A mouse model of infection was used (38, 39). These studies were carried out in strict accordance with the recommendations of and approved by the University of Montreal Animal Welfare Committee guidelines and policies, including euthanasia to minimize animal suffering through the use of humane endpoints, applied throughout this study when animals were seriously affected since mortality was not an endpoint measurement. Immunized and control mice were inoculated with 4 × 107 CFU via the intraperitoneal route. Health and behavior were monitored at least thrice daily until 72 h post-infection and twice thereafter until the end of the experiment (14 days post-infection) for the development of clinical signs of sepsis, such as depression, swollen eyes, rough hair coat, prostration, and lethargy. Mice were immediately euthanized upon reaching endpoint criteria using CO2 followed by cervical dislocation. No mice died before meeting endpoint criteria and all surviving mice were euthanized as described above at the end of the experiment (14 days p.i.).

Antibody titration

Polysorp immunoplates (Nunc, Roskilde, Denmark) were coated with a solution of 0.3 μg/mL rSsEno ou rDPPIV in carbonate buffer (0.1 M [pH 9.6] at 100 μL/well) for 1 h at 37 °C. After washing with PBS containing 0.05% Tween 20 (PBS-T), mouse sera were serially diluted (2-fold) in PBS-T and incubated for 90 min at room temperature (RT). Plates were then washed in PBS-T and incubated with peroxidase-conjugated goat anti-mouse total Ig (IgG plus IgM) (Jackson ImmunoResearch), IgM, IgG1, IgG2b, IgG2c or IgG3 (Southern Biotech, Birmingham, AL, USA) antibodies for 1 h at RT. Isotype IgG2a was not measured as it is considered to be homologous to IgG2c in mice (41). After washing, plates were developed with 3,3′,5,5′-tetramethylbenzidine (TMB) substrate and the enzyme reaction was stopped by addition of 1 M H2SO4. Absorbance was read at 450 nm with an ELISA plate reader.
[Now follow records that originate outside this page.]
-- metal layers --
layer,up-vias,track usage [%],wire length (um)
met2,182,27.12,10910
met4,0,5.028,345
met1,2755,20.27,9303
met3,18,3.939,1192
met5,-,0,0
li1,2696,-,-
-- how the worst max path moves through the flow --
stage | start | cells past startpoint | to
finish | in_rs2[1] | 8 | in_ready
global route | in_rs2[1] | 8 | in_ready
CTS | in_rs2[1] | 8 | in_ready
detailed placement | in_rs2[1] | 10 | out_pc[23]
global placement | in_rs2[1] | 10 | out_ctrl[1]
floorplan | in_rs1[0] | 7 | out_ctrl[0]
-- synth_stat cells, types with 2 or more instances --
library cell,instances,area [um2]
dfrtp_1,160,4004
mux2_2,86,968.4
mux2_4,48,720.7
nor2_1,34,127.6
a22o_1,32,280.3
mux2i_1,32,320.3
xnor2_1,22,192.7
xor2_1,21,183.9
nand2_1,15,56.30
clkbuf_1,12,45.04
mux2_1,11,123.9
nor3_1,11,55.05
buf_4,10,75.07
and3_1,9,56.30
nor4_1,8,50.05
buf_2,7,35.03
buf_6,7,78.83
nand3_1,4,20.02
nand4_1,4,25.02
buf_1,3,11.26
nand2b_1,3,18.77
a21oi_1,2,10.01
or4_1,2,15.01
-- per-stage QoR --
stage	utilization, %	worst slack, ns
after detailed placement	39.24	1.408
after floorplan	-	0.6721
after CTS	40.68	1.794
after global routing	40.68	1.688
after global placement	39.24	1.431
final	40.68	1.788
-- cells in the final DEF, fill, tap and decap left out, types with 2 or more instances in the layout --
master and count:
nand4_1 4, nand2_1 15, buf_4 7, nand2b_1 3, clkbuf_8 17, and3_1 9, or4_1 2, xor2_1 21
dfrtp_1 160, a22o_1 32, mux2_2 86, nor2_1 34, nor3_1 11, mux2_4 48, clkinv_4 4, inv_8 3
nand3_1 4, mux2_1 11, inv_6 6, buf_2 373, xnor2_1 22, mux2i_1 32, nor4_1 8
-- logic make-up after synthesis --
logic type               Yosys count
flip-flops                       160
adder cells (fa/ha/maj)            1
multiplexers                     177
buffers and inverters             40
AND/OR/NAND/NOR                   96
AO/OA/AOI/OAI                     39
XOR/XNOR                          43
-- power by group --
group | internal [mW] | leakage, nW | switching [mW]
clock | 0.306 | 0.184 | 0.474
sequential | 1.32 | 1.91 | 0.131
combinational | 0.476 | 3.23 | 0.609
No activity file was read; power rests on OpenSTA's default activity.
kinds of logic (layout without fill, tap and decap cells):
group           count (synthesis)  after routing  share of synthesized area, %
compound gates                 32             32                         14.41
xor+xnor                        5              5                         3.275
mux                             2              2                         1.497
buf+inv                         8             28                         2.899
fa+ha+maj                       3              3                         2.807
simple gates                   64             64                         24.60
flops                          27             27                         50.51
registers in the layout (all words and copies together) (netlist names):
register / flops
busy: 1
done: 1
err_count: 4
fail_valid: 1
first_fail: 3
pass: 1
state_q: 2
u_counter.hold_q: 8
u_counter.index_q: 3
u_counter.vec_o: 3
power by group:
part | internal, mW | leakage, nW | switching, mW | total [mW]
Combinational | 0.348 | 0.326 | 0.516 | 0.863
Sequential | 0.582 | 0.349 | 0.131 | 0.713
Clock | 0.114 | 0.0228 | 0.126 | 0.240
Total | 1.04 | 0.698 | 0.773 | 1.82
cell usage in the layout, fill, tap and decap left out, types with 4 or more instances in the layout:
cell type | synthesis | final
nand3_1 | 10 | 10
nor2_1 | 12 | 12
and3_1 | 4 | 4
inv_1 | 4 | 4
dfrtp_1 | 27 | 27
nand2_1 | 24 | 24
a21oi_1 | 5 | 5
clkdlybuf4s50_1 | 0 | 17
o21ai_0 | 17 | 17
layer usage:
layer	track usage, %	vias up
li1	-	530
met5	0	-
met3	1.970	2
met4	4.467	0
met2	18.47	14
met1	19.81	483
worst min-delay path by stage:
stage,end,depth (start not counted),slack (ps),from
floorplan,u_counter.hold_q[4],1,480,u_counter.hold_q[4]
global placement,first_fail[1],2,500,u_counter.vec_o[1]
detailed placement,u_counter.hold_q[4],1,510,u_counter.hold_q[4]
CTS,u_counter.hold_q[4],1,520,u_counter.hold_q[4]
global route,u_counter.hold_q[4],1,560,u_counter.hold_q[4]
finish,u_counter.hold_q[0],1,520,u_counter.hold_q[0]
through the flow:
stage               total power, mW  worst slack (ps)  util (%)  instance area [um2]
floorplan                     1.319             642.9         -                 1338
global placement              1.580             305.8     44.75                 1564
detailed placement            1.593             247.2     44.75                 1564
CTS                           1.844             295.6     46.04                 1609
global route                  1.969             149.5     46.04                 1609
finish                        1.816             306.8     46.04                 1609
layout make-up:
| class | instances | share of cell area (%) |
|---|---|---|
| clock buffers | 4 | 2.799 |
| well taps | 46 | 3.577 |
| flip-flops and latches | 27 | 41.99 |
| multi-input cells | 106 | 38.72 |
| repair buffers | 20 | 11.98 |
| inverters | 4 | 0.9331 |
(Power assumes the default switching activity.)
--- src/rtl/sram_controller.sv ---
// sram_controller: 32-bit word access over a 16-bit asynchronous SRAM.
// Each access is split into a low-halfword phase (LO) and a high-halfword
// phase (HI). Each phase lasts WAIT_CYCLES clocks, and a one-cycle DONE
// handshake follows.
// Optional build macro SRAM_ADDR_CHECK_EN adds range checking and the
// addr_err flag. Out-of-range requests then skip straight to DONE.
module sram_controller #(
  parameter int unsigned WAIT_CYCLES   = 2,
  parameter logic [31:0] MEM_BASE      = 32'd1024,
  parameter int unsigned SRAM_ADDR_LEN = 18
) (
  input  logic                     clk,
  input  logic                     rst,
  input  logic                     wr_en,
  input  logic                     rd_en,
  input  logic [31:0]              address,
  input  logic [31:0]              write_data,
  output logic [31:0]              read_data,
  output logic                     ready,
  output logic [SRAM_ADDR_LEN-1:0] sram_addr,
  output logic [15:0]              sram_dq_out,
  input  logic [15:0]              sram_dq_in,
  output logic                     sram_dq_oe,
  output logic                     sram_we_n
`ifdef SRAM_ADDR_CHECK_EN
  ,
  output logic                     addr_err
`endif
);

  localparam int unsigned OFF_W = SRAM_ADDR_LEN - 1;
  localparam logic [2:0]  LAST  = 3'(WAIT_CYCLES - 1);

  localparam logic [1:0] IDLE = 2'd0;
  localparam logic [1:0] LO   = 2'd1;
  localparam logic [1:0] HI   = 2'd2;
  localparam logic [1:0] DONE = 2'd3;

  logic [1:0]       state;
  logic [2:0]       cnt;
  logic [OFF_W-1:0] off_q;
  logic [31:0]      wdata_q;
  logic             wr_q;
  logic [31:0]      diff;
  logic             req;

  assign diff = address - MEM_BASE;
  assign req  = wr_en | rd_en;

`ifdef SRAM_ADDR_CHECK_EN
  logic bad_addr;
  // Below the base, or past the last halfword pair the SRAM can hold.
  assign bad_addr = (address < MEM_BASE) || (diff[31:SRAM_ADDR_LEN+1] != '0);
  logic unused_bits;
  assign unused_bits = &{1'b0, diff[1:0]};
`else
  logic unused_bits;
  assign unused_bits = &{1'b0, diff[1:0], diff[31:SRAM_ADDR_LEN+1]};
`endif

  // Access sequencer: capture in IDLE, time LO/HI, and sample read halves on
  // the last cycle of each phase.
  always_ff @(posedge clk or posedge rst) begin
    if (rst) begin
      state     <= IDLE;
      cnt       <= 3'd0;
      off_q     <= '0;
      wdata_q   <= 32'd0;
      wr_q      <= 1'b0;
      read_data <= 32'd0;
`ifdef SRAM_ADDR_CHECK_EN
      addr_err  <= 1'b0;
`endif
    end else begin
`ifdef SRAM_ADDR_CHECK_EN
      addr_err <= 1'b0;
`endif
      case (state)
        IDLE: begin
          cnt <= 3'd0;
          if (req) begin
`ifdef SRAM_ADDR_CHECK_EN
            if (bad_addr) begin
              state    <= DONE;
              addr_err <= 1'b1;
            end else begin
              off_q   <= diff[SRAM_ADDR_LEN:2];
              wdata_q <= write_data;
              wr_q    <= wr_en;
              state   <= LO;
            end
`else
            off_q   <= diff[SRAM_ADDR_LEN:2];
            wdata_q <= write_data;
            wr_q    <= wr_en;   // write wins when both are requested
            state   <= LO;
`endif
          end
        end
        LO: begin
          if (cnt == LAST) begin
            cnt   <= 3'd0;
            state <= HI;
            if (!wr_q) read_data[15:0] <= sram_dq_in;
          end else begin
            cnt <= cnt + 3'd1;
          end
        end
        HI: begin
          if (cnt == LAST) begin
            cnt   <= 3'd0;
            state <= DONE;
            if (!wr_q) read_data[31:16] <= sram_dq_in;
          end else begin
            cnt <= cnt + 3'd1;
          end
        end
        default: state <= IDLE;   // DONE never restarts, even with a held request
      endcase
    end
  end

  // SRAM pins are decoded from state, so a reset drops the strobe immediately.
  always_comb begin
    sram_addr   = '0;
    sram_dq_out = 16'd0;
    sram_dq_oe  = 1'b0;
    sram_we_n   = 1'b1;
    if (state == LO || state == HI) begin
      sram_addr = {off_q, state == HI};
      if (wr_q) begin
        sram_dq_oe  = 1'b1;
        sram_we_n   = 1'b0;
        sram_dq_out = (state == HI) ? wdata_q[31:16] : wdata_q[15:0];
      end
    end
  end

  // Pipeline freeze is ~ready, so a new request drops ready in the same cycle.
  always_comb begin
    ready = (state == DONE) || (state == IDLE && !req);
  end

endmodule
The reciprocal of the last serum dilution that resulted in an optical density at 450 nm (OD450) of ≤0.1 (cutoff) was considered the titer of that serum.

Statistics

Data are expressed as mean ± standard error of the mean (SEM). Significant differences in between groups were determined using the t-test and one-way ANOVA, where appropriate. For in vivo virulence experiments, survival was analyzed using the LogRank test. A p < 0.05 was considered statistically significant.